First, packing houses varied tremendously and it might even be correct to say that there were no two alike. For an extensive look at such structures, Jim Lancaster’s web site is an excellent resource (see: http://coastdaylight.com/ljames1/scph.html). Most of us model rail-served houses, and these typically had a loading platform trackside of two to five carlengths (sometimes larger). The great majority of packing houses were located near the growing area, so that harvested produce could be brought directly from the fields or orchards to be cleaned and packed at the packing house. This means that one should provide truck unloading capability (if one models that side of the house), even if only in the form of a roadway running behind the structure.
In areas of intense agricultural development, it would not be uncommon to have a dozen packing houses in a single town. Usually this is too many to model, but I mention it because the usual modeler’s choice of a single packing house per town is probably not very realistic in many cases. (Of course, if you are accurately depicting a prototype scene with only a single house, that’s how it should be done.)
For the most part, packing houses did just what the name implies: they packed the produce into shipping containers (which were also point-of-sale containers). Produce certainly would be washed to remove field dirt, to varying degrees of thoroughness, and would have been culled to remove unripe, damaged or spoiled pieces, along with unwanted stems, leaves, etc. Then it was packed into crates, cartons, hampers, lugs, boxes, or whatever was customary for that particular type of produce. In the early 1950s, when I model, cardboard cartons were just coming into use, and wooden crates remained virtually standard.
These containers were sized with two things in mind: the standard sale size for that produce type, and fitting into a standard refrigerator car with minimal or even no dunnage and making a tight fit to ensure no movement during transit. For these reasons, container sizes and proportions varied widely among fruit and vegetable varieties. This is readily seen in a collection of box labels for these products, because normally the label occupied the entire end of a container. There is much more on car loading arrangements in Chapter 14 of the book Pacific Fruit Express (2nd edition, Signature Press, 2000).
Box labels are an entire subject of their own, and a number of fine books have been produced to reproduce and discuss the art and design of such labels. I would recommend any of the following to someone who’d like to look at that side of the subject. All are focused on citrus, mostly oranges.
John Salkin and Laurie Gordon, Orange Crate Art, Warner Books, New York, 1976 (paperback).
Richard H. Barker (editor), Selling the Gold: Citrus Roots . . . Our Legacy, Upland Public Library Foundation, Upland, Calif., 1999 (paperback).
Gordon T. McClelland and Jay T. Last, California Orange Box Labels, Hillcrest Press, Beverly Hills, Calif., 1985 (hardback).

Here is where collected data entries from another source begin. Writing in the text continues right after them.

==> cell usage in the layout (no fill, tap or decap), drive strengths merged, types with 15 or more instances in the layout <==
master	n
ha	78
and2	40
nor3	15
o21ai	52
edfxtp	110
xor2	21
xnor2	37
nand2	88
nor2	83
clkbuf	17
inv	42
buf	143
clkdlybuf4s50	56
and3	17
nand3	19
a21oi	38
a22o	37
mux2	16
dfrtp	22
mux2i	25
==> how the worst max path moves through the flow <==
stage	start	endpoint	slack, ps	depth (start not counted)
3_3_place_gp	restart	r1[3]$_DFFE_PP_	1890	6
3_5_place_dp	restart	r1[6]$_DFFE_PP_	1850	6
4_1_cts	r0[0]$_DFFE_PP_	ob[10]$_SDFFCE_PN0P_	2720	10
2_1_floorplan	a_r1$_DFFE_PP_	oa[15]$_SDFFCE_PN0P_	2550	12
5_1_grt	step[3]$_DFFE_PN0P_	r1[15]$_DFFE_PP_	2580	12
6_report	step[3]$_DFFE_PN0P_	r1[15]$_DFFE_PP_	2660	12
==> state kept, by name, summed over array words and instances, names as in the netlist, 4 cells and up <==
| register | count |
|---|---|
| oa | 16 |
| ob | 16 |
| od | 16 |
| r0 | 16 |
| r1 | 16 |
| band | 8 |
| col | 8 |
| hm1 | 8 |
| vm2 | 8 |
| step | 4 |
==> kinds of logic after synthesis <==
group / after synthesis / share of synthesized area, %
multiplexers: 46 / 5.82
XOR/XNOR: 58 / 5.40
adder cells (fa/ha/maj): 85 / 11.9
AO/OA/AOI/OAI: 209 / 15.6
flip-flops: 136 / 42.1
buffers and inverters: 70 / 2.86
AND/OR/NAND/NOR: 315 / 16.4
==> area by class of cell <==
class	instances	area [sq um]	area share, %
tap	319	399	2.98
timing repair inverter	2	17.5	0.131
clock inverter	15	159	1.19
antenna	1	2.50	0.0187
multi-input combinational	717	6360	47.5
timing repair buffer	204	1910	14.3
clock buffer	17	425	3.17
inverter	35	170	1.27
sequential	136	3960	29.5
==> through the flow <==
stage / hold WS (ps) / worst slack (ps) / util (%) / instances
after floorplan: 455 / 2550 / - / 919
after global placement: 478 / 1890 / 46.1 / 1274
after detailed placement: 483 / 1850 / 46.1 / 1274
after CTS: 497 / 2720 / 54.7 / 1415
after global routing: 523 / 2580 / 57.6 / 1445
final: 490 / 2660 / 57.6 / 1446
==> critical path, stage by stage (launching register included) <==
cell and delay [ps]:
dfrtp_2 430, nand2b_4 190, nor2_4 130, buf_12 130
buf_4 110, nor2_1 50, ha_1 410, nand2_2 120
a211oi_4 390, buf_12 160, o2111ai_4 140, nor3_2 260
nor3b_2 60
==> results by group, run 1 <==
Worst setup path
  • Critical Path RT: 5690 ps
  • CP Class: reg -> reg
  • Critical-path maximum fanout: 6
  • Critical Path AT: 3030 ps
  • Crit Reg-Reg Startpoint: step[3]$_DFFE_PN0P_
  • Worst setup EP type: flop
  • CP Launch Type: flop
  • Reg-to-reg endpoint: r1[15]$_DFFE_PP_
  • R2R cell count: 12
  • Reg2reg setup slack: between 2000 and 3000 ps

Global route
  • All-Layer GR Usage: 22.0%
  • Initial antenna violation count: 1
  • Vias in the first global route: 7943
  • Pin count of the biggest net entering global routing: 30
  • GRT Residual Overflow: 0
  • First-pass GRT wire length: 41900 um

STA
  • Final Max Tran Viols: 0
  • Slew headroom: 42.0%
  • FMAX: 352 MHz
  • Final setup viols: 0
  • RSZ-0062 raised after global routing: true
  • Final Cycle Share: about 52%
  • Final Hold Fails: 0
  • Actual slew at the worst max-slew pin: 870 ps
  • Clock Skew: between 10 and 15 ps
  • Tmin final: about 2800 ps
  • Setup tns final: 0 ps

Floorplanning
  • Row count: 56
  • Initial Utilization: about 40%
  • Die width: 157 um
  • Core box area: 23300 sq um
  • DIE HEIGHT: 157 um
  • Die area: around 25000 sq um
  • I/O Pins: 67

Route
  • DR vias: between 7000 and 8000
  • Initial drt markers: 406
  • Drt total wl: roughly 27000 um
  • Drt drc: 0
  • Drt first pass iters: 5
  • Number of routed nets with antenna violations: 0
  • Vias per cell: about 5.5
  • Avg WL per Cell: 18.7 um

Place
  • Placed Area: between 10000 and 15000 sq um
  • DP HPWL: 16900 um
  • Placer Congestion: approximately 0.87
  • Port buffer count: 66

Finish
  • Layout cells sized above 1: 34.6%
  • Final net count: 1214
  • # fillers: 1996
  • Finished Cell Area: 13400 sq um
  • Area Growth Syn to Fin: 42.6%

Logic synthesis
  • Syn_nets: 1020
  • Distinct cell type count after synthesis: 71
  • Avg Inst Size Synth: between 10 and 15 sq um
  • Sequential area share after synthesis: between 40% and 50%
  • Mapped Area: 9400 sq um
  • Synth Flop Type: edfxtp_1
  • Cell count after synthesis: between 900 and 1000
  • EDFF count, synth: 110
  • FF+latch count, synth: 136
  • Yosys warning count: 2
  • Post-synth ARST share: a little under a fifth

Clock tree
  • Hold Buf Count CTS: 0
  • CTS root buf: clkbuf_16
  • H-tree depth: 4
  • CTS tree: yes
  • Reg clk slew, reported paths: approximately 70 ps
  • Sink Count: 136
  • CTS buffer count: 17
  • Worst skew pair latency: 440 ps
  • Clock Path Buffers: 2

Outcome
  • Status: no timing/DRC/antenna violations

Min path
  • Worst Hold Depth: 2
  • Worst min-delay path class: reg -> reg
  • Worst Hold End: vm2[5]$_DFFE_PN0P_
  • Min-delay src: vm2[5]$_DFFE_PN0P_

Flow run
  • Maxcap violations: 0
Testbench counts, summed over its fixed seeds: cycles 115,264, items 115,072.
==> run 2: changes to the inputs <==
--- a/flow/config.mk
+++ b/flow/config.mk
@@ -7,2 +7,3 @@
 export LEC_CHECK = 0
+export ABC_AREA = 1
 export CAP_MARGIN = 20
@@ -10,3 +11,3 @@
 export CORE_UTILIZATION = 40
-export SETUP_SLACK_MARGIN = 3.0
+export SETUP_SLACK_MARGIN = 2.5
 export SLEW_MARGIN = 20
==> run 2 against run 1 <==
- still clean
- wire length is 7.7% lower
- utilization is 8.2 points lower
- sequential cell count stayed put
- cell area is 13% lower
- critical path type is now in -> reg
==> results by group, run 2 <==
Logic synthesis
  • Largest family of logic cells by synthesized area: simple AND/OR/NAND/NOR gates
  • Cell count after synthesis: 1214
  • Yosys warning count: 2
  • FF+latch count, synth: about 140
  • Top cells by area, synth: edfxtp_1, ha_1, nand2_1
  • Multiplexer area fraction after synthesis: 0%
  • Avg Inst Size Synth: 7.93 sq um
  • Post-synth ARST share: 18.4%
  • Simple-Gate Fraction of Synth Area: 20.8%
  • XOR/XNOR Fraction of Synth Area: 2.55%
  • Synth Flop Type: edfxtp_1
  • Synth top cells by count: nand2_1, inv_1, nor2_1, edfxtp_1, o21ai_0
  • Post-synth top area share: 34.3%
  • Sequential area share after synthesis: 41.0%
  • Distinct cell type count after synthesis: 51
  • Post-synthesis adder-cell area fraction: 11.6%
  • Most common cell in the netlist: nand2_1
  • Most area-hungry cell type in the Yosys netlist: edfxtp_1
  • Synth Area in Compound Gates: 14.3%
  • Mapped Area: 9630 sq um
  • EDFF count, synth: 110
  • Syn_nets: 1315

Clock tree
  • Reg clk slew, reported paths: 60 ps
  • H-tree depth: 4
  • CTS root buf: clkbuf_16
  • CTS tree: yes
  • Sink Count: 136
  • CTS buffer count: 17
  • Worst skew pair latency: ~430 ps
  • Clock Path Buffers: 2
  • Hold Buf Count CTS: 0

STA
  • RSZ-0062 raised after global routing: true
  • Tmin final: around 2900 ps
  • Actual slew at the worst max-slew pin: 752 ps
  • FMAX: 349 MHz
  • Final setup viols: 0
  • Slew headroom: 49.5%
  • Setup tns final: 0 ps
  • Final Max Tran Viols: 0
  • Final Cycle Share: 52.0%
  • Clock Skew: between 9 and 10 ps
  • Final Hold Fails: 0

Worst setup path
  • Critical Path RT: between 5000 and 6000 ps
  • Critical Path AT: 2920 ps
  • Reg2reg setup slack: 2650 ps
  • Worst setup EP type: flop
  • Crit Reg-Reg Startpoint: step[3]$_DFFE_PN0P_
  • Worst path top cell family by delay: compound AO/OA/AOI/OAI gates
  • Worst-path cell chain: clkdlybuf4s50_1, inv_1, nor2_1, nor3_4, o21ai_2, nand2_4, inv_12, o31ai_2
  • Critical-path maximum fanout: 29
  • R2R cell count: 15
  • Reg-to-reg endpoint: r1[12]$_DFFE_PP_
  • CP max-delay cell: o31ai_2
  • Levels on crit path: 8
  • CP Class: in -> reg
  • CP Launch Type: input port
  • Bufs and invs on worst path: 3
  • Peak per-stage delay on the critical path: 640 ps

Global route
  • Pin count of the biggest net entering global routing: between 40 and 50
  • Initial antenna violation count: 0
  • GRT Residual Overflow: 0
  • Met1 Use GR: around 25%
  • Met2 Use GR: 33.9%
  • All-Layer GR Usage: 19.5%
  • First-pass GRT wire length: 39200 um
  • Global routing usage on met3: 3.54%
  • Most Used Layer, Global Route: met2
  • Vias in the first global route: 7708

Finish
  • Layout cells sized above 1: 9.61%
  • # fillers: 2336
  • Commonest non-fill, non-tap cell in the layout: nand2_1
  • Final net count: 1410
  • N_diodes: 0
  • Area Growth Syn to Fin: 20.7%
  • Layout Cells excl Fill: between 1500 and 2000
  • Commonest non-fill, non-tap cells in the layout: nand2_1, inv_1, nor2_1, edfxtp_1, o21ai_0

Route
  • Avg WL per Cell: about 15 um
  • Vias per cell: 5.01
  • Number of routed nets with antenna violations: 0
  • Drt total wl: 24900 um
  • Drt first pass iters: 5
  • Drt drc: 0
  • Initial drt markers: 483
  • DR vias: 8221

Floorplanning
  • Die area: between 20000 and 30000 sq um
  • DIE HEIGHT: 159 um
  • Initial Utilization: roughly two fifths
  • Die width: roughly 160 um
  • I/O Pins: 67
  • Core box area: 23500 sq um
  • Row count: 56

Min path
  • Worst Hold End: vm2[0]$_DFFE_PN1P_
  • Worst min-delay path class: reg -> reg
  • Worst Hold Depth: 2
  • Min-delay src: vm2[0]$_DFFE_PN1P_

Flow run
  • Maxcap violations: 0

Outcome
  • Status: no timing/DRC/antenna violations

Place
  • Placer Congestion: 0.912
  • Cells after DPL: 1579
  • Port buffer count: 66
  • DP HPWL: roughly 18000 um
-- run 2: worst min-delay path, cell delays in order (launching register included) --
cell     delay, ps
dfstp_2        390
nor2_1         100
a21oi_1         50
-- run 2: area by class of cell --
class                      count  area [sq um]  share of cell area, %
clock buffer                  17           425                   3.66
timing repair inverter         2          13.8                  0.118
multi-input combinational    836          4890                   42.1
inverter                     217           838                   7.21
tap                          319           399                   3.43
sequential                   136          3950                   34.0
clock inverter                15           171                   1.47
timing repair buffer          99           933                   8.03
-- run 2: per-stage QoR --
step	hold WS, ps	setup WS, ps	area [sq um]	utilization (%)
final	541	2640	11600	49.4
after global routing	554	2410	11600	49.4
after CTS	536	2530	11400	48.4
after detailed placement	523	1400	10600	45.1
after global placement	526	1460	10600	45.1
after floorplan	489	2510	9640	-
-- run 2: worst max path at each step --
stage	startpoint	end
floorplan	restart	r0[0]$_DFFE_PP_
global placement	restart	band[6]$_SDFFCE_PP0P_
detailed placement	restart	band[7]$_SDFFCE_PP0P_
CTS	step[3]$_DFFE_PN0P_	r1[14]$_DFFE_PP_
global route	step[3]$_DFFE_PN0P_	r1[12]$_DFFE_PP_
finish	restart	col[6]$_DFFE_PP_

Many of these labels were vivid, sometimes featuring scantily-clad women or sports images, and it should be recalled that these were aimed at male wholesale produce buyers, not at housewives in grocery stores. Many examples were shown in Signor's and my book, Southern Pacific’s Coast Line Pictorial (Signature Press, 2000).
For my own modeling, I want to use actual packing concerns and packing labels from the central coast area. Among them are Phelan & Taylor, a still-standing (though not operating) packing house in Oceano, and Western Packing of Guadalupe. This area, incidentally, is dominated by vegetable shipping. Here are a couple of scans from original labels.
Here’s another example, for my lemon packing house in Santa Rosalia. It has a separate shipping building, as seen here:
I have modified a 1920s lemon label to fit this shipper:
Of course packing crates are pretty small in HO scale, and the name changes just shown are even tinier, but just as one can do automobile license plates, so can one do box labels, and I will be using these, so that a stack of crates with the “right” labels can be waiting on the loading dock.